• _Activity_
Write out again, exactly, the lines below starting at the one with "OP_P5 : OP_M3;" and ending at the one with "logic signed [34:0] mx, myx, msum;".
--- Data ---
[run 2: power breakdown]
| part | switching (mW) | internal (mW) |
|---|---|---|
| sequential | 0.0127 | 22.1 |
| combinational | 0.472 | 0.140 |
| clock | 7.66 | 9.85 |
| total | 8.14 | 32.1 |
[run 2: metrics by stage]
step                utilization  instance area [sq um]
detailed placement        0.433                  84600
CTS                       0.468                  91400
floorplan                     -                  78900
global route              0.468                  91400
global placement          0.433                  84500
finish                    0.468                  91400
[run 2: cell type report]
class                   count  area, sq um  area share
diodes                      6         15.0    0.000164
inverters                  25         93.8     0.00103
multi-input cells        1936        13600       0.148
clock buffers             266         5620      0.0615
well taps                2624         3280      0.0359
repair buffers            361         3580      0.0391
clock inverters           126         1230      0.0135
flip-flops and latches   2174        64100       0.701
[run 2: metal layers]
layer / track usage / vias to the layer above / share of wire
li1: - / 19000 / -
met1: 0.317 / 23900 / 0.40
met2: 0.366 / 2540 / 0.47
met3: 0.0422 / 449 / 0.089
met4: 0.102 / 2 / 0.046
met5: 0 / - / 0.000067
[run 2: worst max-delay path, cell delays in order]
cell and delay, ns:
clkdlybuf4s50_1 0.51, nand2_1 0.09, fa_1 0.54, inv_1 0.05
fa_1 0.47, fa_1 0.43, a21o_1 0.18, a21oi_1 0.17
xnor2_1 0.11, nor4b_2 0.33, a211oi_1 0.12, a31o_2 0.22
This is an optimization exercise on Yosys and OpenROAD, whose aim is small area, a short achievable clock period and few clock cycles per item, not a production implementation.
No functional check of the RTL was part of any run shown here.
No activity file was given, so power comes from the tool's default toggle rates.

==> flow/design.v (outline; a module is shown in full before it is edited, if it fits) <==
// module csa_fa: 9 lines
// module csa_ha: 8 lines
// module binary_neuron: 897 lines
module binary_neuron (
    input  logic                    clk,
    input  logic                    reset,
    input  logic                    in_valid,
    output logic                    in_ready,
    input  logic [320:0]            in_req,
    output logic                    out_valid,
    input  logic                    out_ready,
    output logic [9:0]              out_sum
);
  // ...
==> flow/flow/run.sh <==
#!/bin/bash
# The standard layout (standard.sh: ORFS synthesis to final layout), with
# one change: the input and output ports are buffered with the smallest
# buffer, sky130_fd_sc_hd__buf_1, instead of the cell buffer_ports picks by
# default (clkdlybuf4s50_1).  Later repair steps may still resize them.
set -euo pipefail
export BUFFER_PORTS_ARGS="-buffer_cell sky130_fd_sc_hd__buf_1"
bash standard.sh > standard_flow.log 2>&1
==> flow/standard.sh <==
#!/bin/bash
# synth_recipe.tcl (not shown) runs the flow's synth.tcl, then flattens the netlist and writes it again
# the make line also repeats each setting of config.mk as NAME=value (left out here)
make -C /OpenROAD-flow-scripts/flow DESIGN_CONFIG=/design/flow/config.mk WORK_HOME=/design/flow/orfs CLKGATE_MAP_FILE= SYNTH_SCRIPT=/design/flow/synth_recipe.tcl "${@:-finish}"
==> flow/config.mk <==
export PLATFORM = sky130hd
export DESIGN_NAME = binary_neuron
export DESIGN_NICKNAME = binary_neuron
export VERILOG_FILES = /design/flow/design.v
export SDC_FILE = /design/flow/constraint.sdc
export NUM_CORES = 4
export LEC_CHECK = 0
export CAP_MARGIN = 20
export CORE_MARGIN = 2
export CORE_UTILIZATION = 40
export CTS_BUF_LIST = sky130_fd_sc_hd__clkbuf_8
export SLEW_MARGIN = 20
export SYNTH_HIERARCHICAL = 1
export SYNTH_MINIMUM_KEEP_SIZE = 0
==> flow/constraint.sdc <==
create_clock -name core_clock -period 6.0 [get_ports {clk}]
set_input_delay 1.2000 -clock core_clock [delete_from_list [all_inputs] [get_ports {clk}]]
set_output_delay 1.2000 -clock core_clock [all_outputs]
set_load 0.01 [all_outputs]
Context: an optimization exercise on an open-source flow, tuned for small area, a short achievable clock period and few clock cycles. The choices shown serve that exercise and are no tape-out recipe. In this exercise RTL edits were held to simulation tests only and were not proved equivalent to the original.

==> flow/config.mk <==
export PLATFORM = sky130hd
export DESIGN_NAME = kalman_tilt_angle_filter_unit
export DESIGN_NICKNAME = kalman_tilt_angle_filter_unit
export VERILOG_FILES = /design/flow/design.v
export SDC_FILE = /design/flow/constraint.sdc
export NUM_CORES = 4
export LEC_CHECK = 0
export CAP_MARGIN = 20
export CORE_MARGIN = 2
export CORE_UTILIZATION = 35
export PLACE_DENSITY = 0.5
export SLEW_MARGIN = 20
==> flow/constraint.sdc <==
create_clock -name core_clock -period 22.0 [get_ports {clk_i}]
set_input_delay 4.4000 -clock core_clock [delete_from_list [all_inputs] [get_ports {clk_i}]]
set_output_delay 4.4000 -clock core_clock [all_outputs]
set_load 0.01 [all_outputs]
==> flow/design.v <==
`default_nettype none
package ktaf_pkg;
  localparam int DataWidthDef = 32;
  localparam int FracBitsDef  = 16;
  localparam int CfgBits      = 24;
  localparam int IdxBits      = 2;
  localparam logic [IdxBits-1:0] RegQAngle = 2'd0;
  localparam logic [IdxBits-1:0] RegQBias  = 2'd1;
  localparam logic [IdxBits-1:0] RegR      = 2'd2;
  localparam logic [IdxBits-1:0] RegDt     = 2'd3;
  localparam logic [CfgBits-1:0] QAngleRst = 24'd16777;
  localparam logic [CfgBits-1:0] QBiasRst  = 24'd50332;
  localparam logic [CfgBits-1:0] RRst      = 24'd8388608;
  localparam logic [CfgBits-1:0] DtRst     = 24'd335544;
endpackage
`default_nettype wire
`default_nettype none
import ktaf_pkg::*;
module kalman_tilt_angle_filter_unit
#(
  parameter int DATA_WIDTH = DataWidthDef,
  parameter int FRAC_BITS  = FracBitsDef
) (
  input  logic                    clk_i,
  input  logic                    rst_ni,
  input  logic                    s_axis_tvalid,
  output logic                    s_axis_tready,
  input  logic [2*DATA_WIDTH-1:0] s_axis_tdata,
  output logic                    m_axis_tvalid,
  input  logic                    m_axis_tready,
  output logic [2*DATA_WIDTH-1:0] m_axis_tdata,
  input  logic                    cfg_we_i,
  input  logic [IdxBits-1:0]      cfg_idx_i,
  input  logic [CfgBits-1:0]      cfg_data_i
);
  localparam logic [3:0] OP_C1 = 4'd0;    
  localparam logic [3:0] OP_C4 = 4'd1;    
  localparam logic [3:0] OP_M3 = 4'd2;    
  localparam logic [3:0] OP_M2 = 4'd3;    
  localparam logic [3:0] OP_P1 = 4'd4;    
  localparam logic [3:0] OP_P4 = 4'd5;    
  localparam logic [3:0] OP_M5 = 4'd6;    
  localparam logic [3:0] OP_P5 = 4'd7;    
  localparam logic [3:0] OP_P3 = 4'd8;    
  localparam logic [3:0] OP_P2 = 4'd9;    
  localparam logic signed [34:0] SatHi = 35'sd2147483647;
  localparam logic signed [34:0] SatLo = -35'sd2147483648;
  logic [23:0] qa_q, qb_q, dt_q;
  logic [16:0] rr_q;   
  logic [16:0] c1_q, c4_q;
  logic        cval_q;
  logic signed [31:0] p00_q, p01_q, p11_q, ang_q, bias_q;
  logic signed [32:0] n00_q;
  logic signed [31:0] n01_q;
  logic signed [31:0] gyr_q;
  logic signed [32:0] mes_q;
  logic        rdy_q, vld_q, smp_q;
  logic        epos_q;     
  logic        eps_q;      
  logic        erdy_q;     
  logic        m2wb_q;     
  logic        dec_q;      
  logic        a1p_q;      
  logic        np2_q;      
  logic        nd5_q;      
  logic        errp_q;     
  logic        errd_q;     
  logic [3:0]  mpc_q;      
  logic [3:0]  mop_q;      
  logic        mrun_q;
  logic [1:0]  mcnt_q;
  logic [31:0] ma_q, mb_q, ms_q, mc_q;
  logic        mneg_q;
  logic        pbv_q, pbneg_q;
  logic [3:0]  pbop_q;
  logic [31:0] pbh_q, pbl_q;
  logic        drun_q, dfirst_q, dneg_q;
  logic [3:0]  dcnt_q;
  logic [3:0]  dtgt_q;
  logic [31:0] dr_q, ed_q;
  logic [33:0] e3_q;       
  logic [35:0] dd_q;
  logic        qv_q, qneg_q, qovf_q;
  logic [3:0]  qtgt_q;
  logic [32:0] qq_q;       
  assign s_axis_tready = rdy_q;
  assign m_axis_tvalid = vld_q;
  assign m_axis_tdata  = {gyr_q, ang_q};
  always_ff @(posedge clk_i or negedge rst_ni) begin
    if (!rst_ni) begin
      qa_q <= QAngleRst;
      qb_q <= QBiasRst;
      rr_q <= RRst[23:7];
      dt_q <= DtRst;
    end else if (cfg_we_i) begin
      case (cfg_idx_i)
        RegQAngle: qa_q <= cfg_data_i;
        RegQBias:  qb_q <= cfg_data_i;
        RegR:      rr_q <= cfg_data_i[23:7];
        default:   dt_q <= cfg_data_i;
      endcase
    end
  end
  logic signed [32:0] g;         
  logic signed [31:0] g_sat;
  assign g = 33'(gyr_q) - 33'(bias_q);
  assign g_sat = (g > 33'sd2147483647) ? 32'sh7fffffff :
                 (g < -33'sd2147483648) ? 32'sh80000000 : g[31:0];
  logic signed [32:0] e_n;       
  assign e_n = {n00_q[31], n00_q[31:0]} + 33'(rr_q[16:1]) + 33'(rr_q[0]);
  logic e_pos;
  assign e_pos = !e_n[32] && (e_n != '0);
  logic signed [32:0] a1_sum, err_sum, a4_sum;
  logic signed [31:0] a4_sat;
  assign a1_sum  = 33'(p00_q) + 33'(c1_q);
  assign err_sum = mes_q - 33'(ang_q);
  assign a4_sum  = 33'(p11_q) + 33'(c4_q);
  assign a4_sat  = (a4_sum > 33'sd2147483647) ? 32'sh7fffffff : a4_sum[31:0];
  logic dlast, dacc;
  logic d_ovf, dskip16, dskip8;
  logic [3:0] dcnt_n;
  logic [31:0] dv_r;
  logic [35:0] dv_d;
  logic [33:0] dx4;
  logic [34:0] df1, df2, df3;
  always_comb begin
    dv_r = dr_q;
    dv_d = dd_q;
    for (int j = 0; j < 2; j++) begin
      dx4  = {dv_r, dv_d[35:34]};
      df1  = {1'b0, dx4} - {3'b000, ed_q};
      df2  = {1'b0, dx4} - {2'b00, ed_q, 1'b0};
      df3  = {1'b0, dx4} - {1'b0, e3_q};
      if (!df3[34])      begin dv_r = df3[31:0]; dv_d = {dv_d[33:0], 2'd3}; end
      else if (!df2[34]) begin dv_r = df2[31:0]; dv_d = {dv_d[33:0], 2'd2}; end
      else if (!df1[34]) begin dv_r = df1[31:0]; dv_d = {dv_d[33:0], 2'd1}; end
      else               begin dv_r = dx4[31:0]; dv_d = {dv_d[33:0], 2'd0}; end
    end
    d_ovf   = dfirst_q && (dr_q >= ed_q);
    dskip16 = (dr_q[31:16] == 16'd0) && ({dr_q[15:0], dd_q[35:20]} < ed_q) && (dcnt_q <= 4'd5);
    dskip8  = (dr_q[31:24] == 8'd0) && ({dr_q[23:0], dd_q[35:28]} < ed_q) && (dcnt_q <= 4'd7);
    if (dskip16) begin
      dv_r   = {dr_q[15:0], dd_q[35:20]};
      dv_d   = {dd_q[19:0], 16'd0};
      dcnt_n = dcnt_q + 4'd4;
    end else if (dskip8) begin
      dv_r   = {dr_q[23:0], dd_q[35:28]};
      dv_d   = {dd_q[27:0], 8'd0};
      dcnt_n = dcnt_q + 4'd2;
    end else begin
      dcnt_n = dcnt_q + 4'd1;
    end
    dlast = drun_q && (d_ovf || dcnt_n == 4'd9);
    dacc  = !drun_q || dlast;    
  end
  logic pb_m, pb_p, mwb, xfer, dec, pb_free;
  always_comb begin
    pb_m = pbv_q && (pbop_q == OP_C1 || pbop_q == OP_C4 || pbop_q == OP_M3 ||
                     pbop_q == OP_M2 || pbop_q == OP_M5);
    pb_p = pbv_q && !pb_m;
    mwb  = pb_m && (pbop_q != OP_M2 || !a1p_q);
    dec  = pb_p && (pbop_q == OP_P1) && smp_q && erdy_q && !dec_q;
    xfer = pb_p && dacc && ((pbop_q == OP_P1) ? (dec && epos_q) : 1'b1);
    pb_free = !pbv_q || mwb || xfer || (dec && !epos_q);
  end
  logic [3:0] mst;         
  logic       mlong, mfin, mstart, mcond;
  logic [3:0] mpc_n;
  always_comb begin
    mst = mpc_q;
    if (mpc_q == OP_P4 && !eps_q) mst = OP_M5;
    case (mpc_q)
      OP_P4:   mcond = dec_q;
      OP_M5:   mcond = dec_q;
      OP_P3:   mcond = errd_q;
      default: mcond = 1'b1;
    endcase
    mlong  = (mop_q == OP_P1) || (mop_q == OP_P4) || (mop_q == OP_P5) ||
             (mop_q == OP_P3) || (mop_q == OP_P2);
    mfin   = mrun_q && (mcnt_q == (mlong ? 2'd3 : 2'd2)) && pb_free;
    mstart = (!mrun_q || mfin) && mcond && !(mpc_q == OP_P4 && !dec_q);
    case (mst)
      OP_C1:   mpc_n = OP_C4;
      OP_C4:   mpc_n = OP_M3;
      OP_M3:   mpc_n = OP_M2;
      OP_M2:   mpc_n = OP_P1;
      OP_P1:   mpc_n = OP_P4;
      OP_P4:   mpc_n = OP_M5;
      OP_M5:   mpc_n = eps_q ? OP_P5 : OP_M3;
      OP_P5:   mpc_n = OP_P3;
      OP_P3:   mpc_n = OP_P2;
      default: mpc_n = OP_M3;
    endcase
  end
  logic signed [32:0] sa, sb;
  logic               inv_n;
  always_comb begin
    sa = 33'(qa_q); sb = 33'(dt_q); inv_n = 1'b0;
    case (mst)
      OP_C4:   begin sa = 33'(qb_q); end
      OP_M3:   begin sa = 33'(p11_q); inv_n = 1'b1; end
      OP_M2:   begin sa = 33'(p01_q); inv_n = 1'b1; end
      OP_M5:   begin sa = g; end
      OP_P1:   begin sa = 33'(n01_q); sb = 33'(n01_q); inv_n = 1'b1; end
      OP_P4:   begin sa = 33'(n01_q); sb = n00_q; inv_n = 1'b1; end
      OP_P5:   begin sa = n00_q;      sb = n00_q; inv_n = 1'b1; end
      OP_P3:   begin sa = mes_q;      sb = 33'(n01_q); end
      OP_P2:   begin sa = mes_q;      sb = n00_q; end
      default: ;
    endcase
  end
  logic [32:0] sa_mag, sb_mag;
  assign sa_mag = sa[32] ? 33'(-sa) : sa;
  assign sb_mag = sb[32] ? 33'(-sb) : sb;
  logic [31:0] cs_s, cs_c, pp, ts, tc;
  logic [7:0]  cs_out;
  always_comb begin
    cs_s = ms_q;
    cs_c = mc_q;
    for (int j = 0; j < 8; j++) begin
      pp = mb_q[j] ? ma_q : 32'd0;
      ts = cs_s ^ cs_c ^ pp;
      tc = (cs_s & cs_c) | (cs_s & pp) | (cs_c & pp);
      cs_out[j] = ts[0];
      cs_s = {1'b0, ts[31:1]};
      cs_c = tc;
    end
  end
  logic signed [34:0] mx, myx, msum;
  logic               mr;
  logic signed [31:0] msat;
  always_comb begin
    mx  = '0;
    myx = 35'(pbh_q[31:8]);
    mr  = pbh_q[7];
    case (pbop_q)
      OP_M3:   begin mx = 35'(p01_q); myx = 35'(pbh_q); mr = pbl_q[31]; end
      OP_M2:   begin mx = 35'(n00_q); myx = 35'({pbh_q[30:0], pbl_q[31]}); mr = pbl_q[30]; end
      OP_M5:   begin mx = 35'(ang_q); myx = 35'(pbh_q); mr = pbl_q[31]; end
      default: ;
    endcase
    msum = mx + (pbneg_q ? ~myx : myx) + 35'(pbneg_q ^ mr);
    if (msum > SatHi)      msat = 32'sh7fffffff;
    else if (msum < SatLo) msat = 32'sh80000000;
    else                   msat = msum[31:0];
  end
  logic signed [34:0] dx, dsum;
  logic signed [31:0] dsat;
  always_comb begin
    case (qtgt_q)
      OP_P1:   dx = 35'(p11_q);
      OP_P3:   dx = 35'(bias_q);
      OP_P2:   dx = 35'(ang_q);
      OP_P4:   dx = 35'(n01_q);
      default: dx = 35'(n00_q);
    endcase
    dsum = dx + (qneg_q ? ~(35'(qq_q[32:1])) : 35'(qq_q[32:1])) + 35'(qneg_q ^ qq_q[0]);
    if (qovf_q)            dsat = qneg_q ? 32'sh80000000 : 32'sh7fffffff;
    else if (dsum > SatHi) dsat = 32'sh7fffffff;
    else if (dsum < SatLo) dsat = 32'sh80000000;
    else                   dsat = dsum[31:0];
  end
  logic a1_go;
  assign a1_go = a1p_q && !np2_q && !nd5_q && cval_q;
  always_ff @(posedge clk_i or negedge rst_ni) begin
    if (!rst_ni) begin
      rdy_q  <= 1'b1;
      vld_q  <= 1'b0;
      smp_q  <= 1'b0;
      cval_q <= 1'b0;
      mpc_q  <= OP_C1;
      mrun_q <= 1'b0;
      pbv_q  <= 1'b0;
      drun_q <= 1'b0;
      qv_q   <= 1'b0;
      erdy_q <= 1'b0;
      m2wb_q <= 1'b0;
      dec_q  <= 1'b0;
      a1p_q  <= 1'b1;
      np2_q  <= 1'b0;
      nd5_q  <= 1'b0;
      errp_q <= 1'b0;
      errd_q <= 1'b0;
      ang_q  <= '0;
      bias_q <= '0;
      p00_q  <= 32'sd65536;
      p01_q  <= '0;
      p11_q  <= 32'sd65536;
    end else begin
      if (s_axis_tvalid && rdy_q) begin
        rdy_q <= 1'b0;
        smp_q <= 1'b1;
      end
      if (vld_q && m_axis_tready) begin
        vld_q <= 1'b0;
        rdy_q <= 1'b1;
      end
      if (mstart) begin
        mrun_q <= 1'b1;
        mpc_q  <= mpc_n;
        if (mst == OP_P2) np2_q <= 1'b0;
      end else if (mfin) begin
        mrun_q <= 1'b0;
      end
      if (mfin)         pbv_q <= 1'b1;
      else if (pb_free) pbv_q <= 1'b0;
      errp_q <= 1'b0;
      m2wb_q <= mwb && (pbop_q == OP_M2);
      erdy_q <= erdy_q || m2wb_q;
      if (mwb) begin
        case (pbop_q)
          OP_C4: cval_q <= 1'b1;
          OP_M5: begin
            ang_q <= msat;
            if (!eps_q) vld_q <= 1'b1;
            else errp_q <= 1'b1;
          end
          default: ;
        endcase
      end
      if (dec) begin
        dec_q  <= 1'b1;
        smp_q  <= 1'b0;
        erdy_q <= 1'b0;
        a1p_q  <= 1'b1;
        np2_q  <= epos_q;
        nd5_q  <= epos_q;
        p11_q  <= a4_sat;                  
        if (!epos_q) begin                 
          p00_q <= n00_q[31:0];
          p01_q <= n01_q;
        end
      end
      if (mstart && mst == OP_M3) dec_q <= 1'b0;
      if (a1_go) a1p_q <= 1'b0;
      if (errp_q) errd_q <= 1'b1;
      if (mstart && mst == OP_P2) errd_q <= 1'b0;
      if (xfer)       drun_q <= 1'b1;
      else if (dlast) drun_q <= 1'b0;
      qv_q <= dlast;
      if (qv_q) begin
        case (qtgt_q)
          OP_P1:   p11_q  <= dsat;
          OP_P3:   bias_q <= dsat;
          OP_P2:   ang_q  <= dsat;
          OP_P4:   p01_q  <= dsat;
          default: begin
            p00_q <= dsat;
            nd5_q <= 1'b0;
          end
        endcase
        if (qtgt_q == OP_P2) vld_q <= 1'b1;
      end
      if (cfg_we_i) begin
        cval_q <= 1'b0;
        mpc_q  <= OP_C1;
        mrun_q <= 1'b0;
        pbv_q  <= 1'b0;
        erdy_q <= 1'b0;
        m2wb_q <= 1'b0;
        a1p_q  <= 1'b1;
        dec_q  <= 1'b0;
      end
    end
  end
  always_ff @(posedge clk_i) begin
    if (rdy_q) begin
      gyr_q <= s_axis_tdata[63:32];
      mes_q <= {s_axis_tdata[31], s_axis_tdata[31:0]};
    end
    epos_q <= e_pos;
    if (dec) eps_q <= epos_q;
    if (a1_go) n00_q <= a1_sum;
    if (errp_q) mes_q <= err_sum;
    if (mstart) begin
      mop_q  <= mst;
      ma_q   <= sa_mag[31:0];
      mb_q   <= sb_mag[31:0];
      mneg_q <= sa[32] ^ sb[32] ^ inv_n;
      ms_q   <= '0;
      mc_q   <= '0;
      mcnt_q <= '0;
    end else if (mrun_q && !(mcnt_q == (mlong ? 2'd3 : 2'd2))) begin
      ms_q   <= cs_s;
      mc_q   <= cs_c;
      mb_q   <= {cs_out, mb_q[31:8]};
      mcnt_q <= mcnt_q + 2'd1;
    end
    if (mfin) begin
      pbop_q  <= mop_q;
      pbneg_q <= mneg_q;
      pbh_q   <= cs_s + cs_c;
      pbl_q   <= {cs_out, mb_q[31:8]};
    end
    if (mwb) begin
      case (pbop_q)
        OP_C1: c1_q <= msum[16:0];
        OP_C4: c4_q <= msum[16:0];
        OP_M3: n01_q <= msat;
        OP_M2: n00_q <= 33'(msat);
        OP_M5: if (!eps_q) gyr_q <= g_sat;
        default: ;
      endcase
    end
    if (xfer) begin
      dr_q     <= pbh_q;
      dd_q     <= {pbl_q, 4'd0};
      dneg_q   <= pbneg_q;
      dtgt_q   <= pbop_q;
      dcnt_q   <= '0;
      dfirst_q <= 1'b1;
      if (pbop_q == OP_P1) begin
        ed_q <= e_n[31:0];
        e3_q <= 34'(e_n[31:0]) + {1'b0, e_n[31:0], 1'b0};
      end
    end else if (drun_q) begin
      dfirst_q <= 1'b0;
      dcnt_q   <= dcnt_n;
      dr_q     <= dv_r;
      dd_q     <= dv_d;
    end
    if (dlast) begin
      qq_q   <= dv_d[35:3];
      qneg_q <= dneg_q;
      qovf_q <= d_ovf;
      qtgt_q <= dtgt_q;
    end
    if (qv_q && qtgt_q == OP_P2) gyr_q <= g_sat;
  end
endmodule
`default_nettype wire
==> flow/run.sh <==
#!/bin/bash
# synth_recipe.tcl (not shown) runs the flow's synth.tcl, then flattens the netlist and writes it again
# the make line also repeats each setting of config.mk as NAME=value (left out here)
make -C /OpenROAD-flow-scripts/flow DESIGN_CONFIG=/design/flow/config.mk WORK_HOME=/design/flow/orfs CLKGATE_MAP_FILE= SYNTH_SCRIPT=/design/flow/synth_recipe.tcl finish
==> impl_metrics.toml, run 1 <==
[cts]
cts_buffer_depth = 3
cts_hold_buf = 0
cts.sinks = 820
htree_num_levels = 3
cts.clk_slew.worst_paths_ns = 0.07
cts_root_buf = "clkbuf_16"
post_cts_buffers = 0
cts_tree = "built"
cts_resized = 0
cts_buffers = 101
insertion_delay_ns = 0.80

[routing]
firstDrtPassIters = 11
wl_per_cell_um = 29.6
drt-total-wl_um = 318000
vias_per_cell = 6.02
vias = 64661
ant_nets = 0
drt-initial-drc-count = 7690
drc_errors = 0

[grt]
grt_pass1_wl_um = 452000
grt_pass1_vias = 62204
met3_usage_pct = 6.16
antenna_found_initial = 21
use_met2_pct = 45.4
use_met1_pct = 39.0
grt_overflow = 0
track_usage_pct = 29.7
grt_max_degree = 139
grt-busiest-layer = "met2"

[status]
status = "timing/DRC/antenna clean"

[critical_path]
worstSetupStartpointType = "flip-flop"
crit_path_max_fanout = 24
critical_path_buf_inv_count = 3
path_delay_family = "compound AO/OA/AOI/OAI gates"
critPathMaxStageDelay_ns = 0.64
cp_data_required_time_ns = 22.50
crit_type = "flip-flop to flip-flop"
end_kind = "flip-flop"
cp_common_cell = "a21oi_1"
worst_path_max_delay_cell = "mux2i_1"
cp.arrival_ns = 9.89

[yosys]
ys_seq_elements = 820
synth_top_area_share_pct = 17.3
synth_area_mm2 = 0.0715
ys_seq_area_share_pct = 30.6
synth_enable_flop_cells = 411
async_flop_share_pct = 32.8
synth_nets = 8855
ys_warn_count = 1
yosysMostFrequentCell = "nand2_1"
synth_cell_types = 112
synth.area.top_cells = "edfxtp_1 17%, ha_1 9.8%, dfrtp_1 8.5%"
synth_ff_type = "edfxtp_1"
synth_common_cells = "929 x nand2_1, 560 x ha_1, 537 x a21oi_1"
yosys.area.top_type = "edfxtp_1"
synth_cells = 7934
avgSynthCellArea_um2 = 9.02

[timing]
hold_viol = 0
drv_slew = 0
min_period_over_period_pct = 42.7
rsz0062_at_grt = "no"
max_slew_margin_pct = 15.4
setup_viol = 0
worstMarginPinSlew_ns = 1.27
finalSetupTns_ns = 0
period_needed_ns = 9.38
fin_worst_skew_ns = 0.0990
max_freq_ghz = 0.107

[final_layout]
fillers = 20328
final_nets = 8898
drive_gt1_share_pct = 7.97
final_core_util_pct = 39.4
area_delta_synth_final_pct = 11.8

[floorplan]
die_y_um = 456
rows = 165
core_mm2 = 0.203
dieArea_mm2 = 0.208
fp.dieW_um = 456
initial_core_util_pct = 35.3
ios = 161

[min_path]
hold_path_class = "flip-flop to flip-flop"

[placement]
hpwl_um = 246000
numPortBuffers = 160
place_congestion = 0.998

[run]
drv_cap = 0
[sequential cells by signal, summed over array words and instances (netlist names), 33 cells and up]
signal / count
n00_q: 33
e3_q: 33
mes_q: 33
qq_q: 33
dd_q: 36
[metrics by stage]
step,cell area (um2),setup WS (ns),instances,hold slack [ns]
after CTS,79900,12.84,10735,0.421
final,80000,12.62,10747,0.421
after detailed placement,76300,12.84,10543,0.406
after floorplan,71500,14.39,7934,0.400
after global placement,76300,12.87,10542,0.405
after global routing,79900,12.35,10740,0.423
[area by class of cell]
cell class,count,area (um2),area share (%)
diodes,9,22.5,0.0282
clock buffers,123,2730,3.42
clock inverters,69,885,1.11
inverters,507,1910,2.38
multi-input cells,6240,46400,58.1
flip-flops and latches,820,21900,27.4
well taps,2672,3340,4.18
repair buffers,307,2720,3.40
[final timing paths]
check,from,to,slack (ns),cells past startpoint
setup / recovery,dd_q[34],dr_q[0],12.62,28
setup reg to reg,dd_q[34],dr_q[0],12.62,28
hold reg to reg,dtgt_q[0],qtgt_q[0],0.42,0
hold / removal,dtgt_q[0],qtgt_q[0],0.42,0
max in group asynchronous,rst_ni,rr_q[6],15.92,3
min in group asynchronous,rst_ni,bias_q[15],3.63,1
[cells by family (layout without fill, tap and decap cells)]
group / after synthesis / in the layout / synth area share, %
AO/OA/AOI/OAI: 2300 / 2300 / 21.7
AND/OR/NAND/NOR: 2293 / 2293 / 14.8
buffers and inverters: 874 / 1006 / 4.77
adder cells (fa/ha/maj): 840 / 840 / 17.4
flip-flops: 820 / 820 / 30.6
XOR/XNOR: 516 / 516 / 6.32
multiplexers: 291 / 291 / 4.33
other: 0 / 9 / 0
[routing by layer]
layer | vias up | routed length, um | share of wire (%)
met5 | - | 23 | 0.0072
met2 | 3350 | 137000 | 43
li1 | 28815 | - | -
met4 | 4 | 20200 | 6.3
met1 | 31865 | 131000 | 41
met3 | 627 | 29900 | 9.4
[layout by cell type (no fill, tap or decap), types with 148 or more instances in the layout]
| master | count |
|---|---|
| a21o_1 | 205 |
| a21oi_1 | 535 |
| clkdlybuf4s50_1 | 159 |
| dfrtp_1 | 242 |
| edfxtp_1 | 411 |
| fa_1 | 266 |
| ha_1 | 560 |
| inv_1 | 505 |
| mux2_2 | 148 |
| nand2_1 | 926 |
| nand3_1 | 181 |
| nor2_1 | 475 |
| o21ai_0 | 470 |
| xnor2_1 | 317 |
| xor2_1 | 198 |
Testbench counts, summed over its fixed seeds: cycles 13,888.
---
• _The completed task_
      OP_M5:   mpc_n = eps_q ? OP_P5 : OP_M3;
      OP_P5:   mpc_n = OP_P3;
      OP_P3:   mpc_n = OP_P2;
      default: mpc_n = OP_M3;
    endcase
  end
  logic signed [32:0] sa, sb;
  logic               inv_n;
  always_comb begin
    sa = 33'(qa_q); sb = 33'(dt_q); inv_n = 1'b0;
    case (mst)
      OP_C4:   begin sa = 33'(qb_q); end
      OP_M3:   begin sa = 33'(p11_q); inv_n = 1'b1; end
      OP_M2:   begin sa = 33'(p01_q); inv_n = 1'b1; end
      OP_M5:   begin sa = g; end
      OP_P1:   begin sa = 33'(n01_q); sb = 33'(n01_q); inv_n = 1'b1; end
      OP_P4:   begin sa = 33'(n01_q); sb = n00_q; inv_n = 1'b1; end
      OP_P5:   begin sa = n00_q;      sb = n00_q; inv_n = 1'b1; end
      OP_P3:   begin sa = mes_q;      sb = 33'(n01_q); end
      OP_P2:   begin sa = mes_q;      sb = n00_q; end
      default: ;
    endcase
  end
  logic [32:0] sa_mag, sb_mag;
  assign sa_mag = sa[32] ? 33'(-sa) : sa;
  assign sb_mag = sb[32] ? 33'(-sb) : sb;
  logic [31:0] cs_s, cs_c, pp, ts, tc;
  logic [7:0]  cs_out;
  always_comb begin
    cs_s = ms_q;
    cs_c = mc_q;
    for (int j = 0; j < 8; j++) begin
      pp = mb_q[j] ? ma_q : 32'd0;
      ts = cs_s ^ cs_c ^ pp;
      tc = (cs_s & cs_c) | (cs_s & pp) | (cs_c & pp);
      cs_out[j] = ts[0];
      cs_s = {1'b0, ts[31:1]};
      cs_c = tc;
    end
  end
  logic signed [34:0] mx, myx, msum;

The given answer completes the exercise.